Um caso que gerou forte comoção em São Paulo ganhou um novo e grave desdobramento: a policial militar envolvida na morte de uma mulher de 31 anos, mãe de cinco filhos, não utilizava câmera corporal no momento da ocorrência por falta de cadastro no sistema da corporação.
O caso aconteceu em Cidade Tiradentes, na zona leste de São Paulo. Segundo as informações divulgadas, a soldado recém-formada ainda não havia recebido o cartão eletrônico vinculado ao CPF, item necessário para retirar a câmera da base de carregamento antes do turno.
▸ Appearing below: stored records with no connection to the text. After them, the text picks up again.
**src/rtl/pingpong_block_interleaver_if.sv**
```systemverilog
// Sample stream bundle for the ping-pong block interleaver.
// The master drives the input side and the slave (the interleaver) drives the output side.
interface pingpong_block_interleaver_if #(parameter int W = 1);
  logic         mode_i;
  logic         in_valid;
  logic         in_sof;
  logic [W-1:0] in_data;
  logic         out_valid;
  logic         out_sof;
  logic [W-1:0] out_data;
  logic         err_o;

  modport master (
    output mode_i, in_valid, in_sof, in_data,
    input  out_valid, out_sof, out_data, err_o
  );

  modport slave (
    input  mode_i, in_valid, in_sof, in_data,
    output out_valid, out_sof, out_data, err_o
  );
endinterface

```
**src/rtl/pingpong_block_interleaver.sv**
```systemverilog
// Two-bank row/column block interleaver and deinterleaver.
// One bank is written row-wise while the other is read in permuted order; the roles swap every ROWS*COLS samples.
module pingpong_block_interleaver #(
  parameter int ROWS = 4,
  parameter int COLS = 4,
  parameter int W    = 1
) (
  input logic clk,
  input logic rst,
  pingpong_block_interleaver_if.slave bus
);
  localparam int N  = ROWS * COLS;
  localparam int KW = $clog2(N);

  logic [W-1:0]  r_mem [2][N];
  logic          r_mode [2];
  logic          r_wr_bank;
  logic [KW-1:0] r_k;
  logic          r_primed;
  logic          r_out_valid;
  logic          r_out_sof;
  logic [W-1:0]  r_out_data;
  logic          r_err;

  logic          w_realign;
  logic [KW-1:0] w_wr_k;
  logic [KW-1:0] w_perm_il;
  logic [KW-1:0] w_perm_dl;
  logic [KW-1:0] w_perm;

  // An in_sof in the middle of a block restarts the current bank at k=0.
  assign w_realign = bus.in_valid & bus.in_sof & (r_k != '0);
  assign w_wr_k    = w_realign ? '0 : r_k;

  assign w_perm_il = KW'((int'(r_k) % ROWS) * COLS + int'(r_k) / ROWS);
  assign w_perm_dl = KW'((int'(r_k) % COLS) * ROWS + int'(r_k) / COLS);
  // The read bank's permutation follows the mode captured when that bank was filled.
  assign w_perm    = r_mode[~r_wr_bank] ? w_perm_dl : w_perm_il;

  always_ff @(posedge clk) begin
    if (bus.in_valid) begin
      r_mem[r_wr_bank][w_wr_k] <= bus.in_data;
      if (w_wr_k == '0)
        r_mode[r_wr_bank] <= bus.mode_i;
    end
  end

  always_ff @(posedge clk or posedge rst) begin
    if (rst) begin
      r_wr_bank   <= 1'b0;
      r_k         <= '0;
      r_primed    <= 1'b0;
      r_out_valid <= 1'b0;
      r_out_sof   <= 1'b0;
      r_out_data  <= '0;
      r_err       <= 1'b0;
    end else begin
      r_out_valid <= 1'b0;
      r_out_sof   <= 1'b0;
      r_err       <= 1'b0;
      if (bus.in_valid) begin
        if (w_realign) begin
          r_primed <= 1'b0;
          r_err    <= 1'b1;
          r_k      <= KW'(1);
        end else begin
          if (r_primed) begin
            r_out_valid <= 1'b1;
            r_out_sof   <= (r_k == '0);
            r_out_data  <= r_mem[~r_wr_bank][w_perm];
          end
          if (r_k == KW'(N - 1)) begin
            r_k       <= '0;
            r_wr_bank <= ~r_wr_bank;
            r_primed  <= 1'b1;
          end else begin
            r_k <= r_k + KW'(1);
          end
        end
      end
    end
  end

  assign bus.out_valid = r_out_valid;
  assign bus.out_sof   = r_out_sof;
  assign bus.out_data  = r_out_data;
  assign bus.err_o     = r_err;
endmodule

```
**src/flat_wrapper.sv**
```systemverilog
// flat-port wrapper written by rule: the top's interface ports become plain ports
module pingpong_block_interleaver_flat 
#(
  parameter int ROWS = 4,
  parameter int COLS = 4,
  parameter int W    = 1
)
  (clk, rst, bus_mode_i, bus_in_valid, bus_in_sof, bus_in_data, bus_out_valid, bus_out_sof, bus_out_data, bus_err_o);
  pingpong_block_interleaver_if #(.W(W)) bus_i ();
  input logic clk;
  input logic rst;
  input wire logic [$bits(bus_i.mode_i)-1:0] bus_mode_i;
  input wire logic [$bits(bus_i.in_valid)-1:0] bus_in_valid;
  input wire logic [$bits(bus_i.in_sof)-1:0] bus_in_sof;
  input wire logic [$bits(bus_i.in_data)-1:0] bus_in_data;
  output wire logic [$bits(bus_i.out_valid)-1:0] bus_out_valid;
  output wire logic [$bits(bus_i.out_sof)-1:0] bus_out_sof;
  output wire logic [$bits(bus_i.out_data)-1:0] bus_out_data;
  output wire logic [$bits(bus_i.err_o)-1:0] bus_err_o;
  assign bus_i.mode_i = bus_mode_i;
  assign bus_i.in_valid = bus_in_valid;
  assign bus_i.in_sof = bus_in_sof;
  assign bus_i.in_data = bus_in_data;
  assign bus_out_valid = bus_i.out_valid;
  assign bus_out_sof = bus_i.out_sof;
  assign bus_out_data = bus_i.out_data;
  assign bus_err_o = bus_i.err_o;
  pingpong_block_interleaver #(.ROWS(ROWS), .COLS(COLS), .W(W)) u_core (.clk(clk), .rst(rst), .bus(bus_i));
endmodule
```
A vítima, Thawanna da Silva Salmázio, foi baleada após uma discussão com os policiais durante a madrugada. O momento exato do disparo não foi registrado, porque apenas o outro policial da viatura portava o equipamento, e ele estava em posição oposta no instante do tiro.
Imagens divulgadas mostram que a vítima permaneceu ferida no asfalto por vários minutos, o que aumentou ainda mais a repercussão e os questionamentos sobre a atuação policial.
Os dois agentes foram afastados do patrulhamento, e o caso está sendo investigado pelo DHPP e pela Corregedoria da PM, com prazo inicial de 45 dias para conclusão do inquérito militar.
O episódio reacende o debate nacional sobre violência policial, uso obrigatório de câmeras corporais e responsabilização em abordagens letais.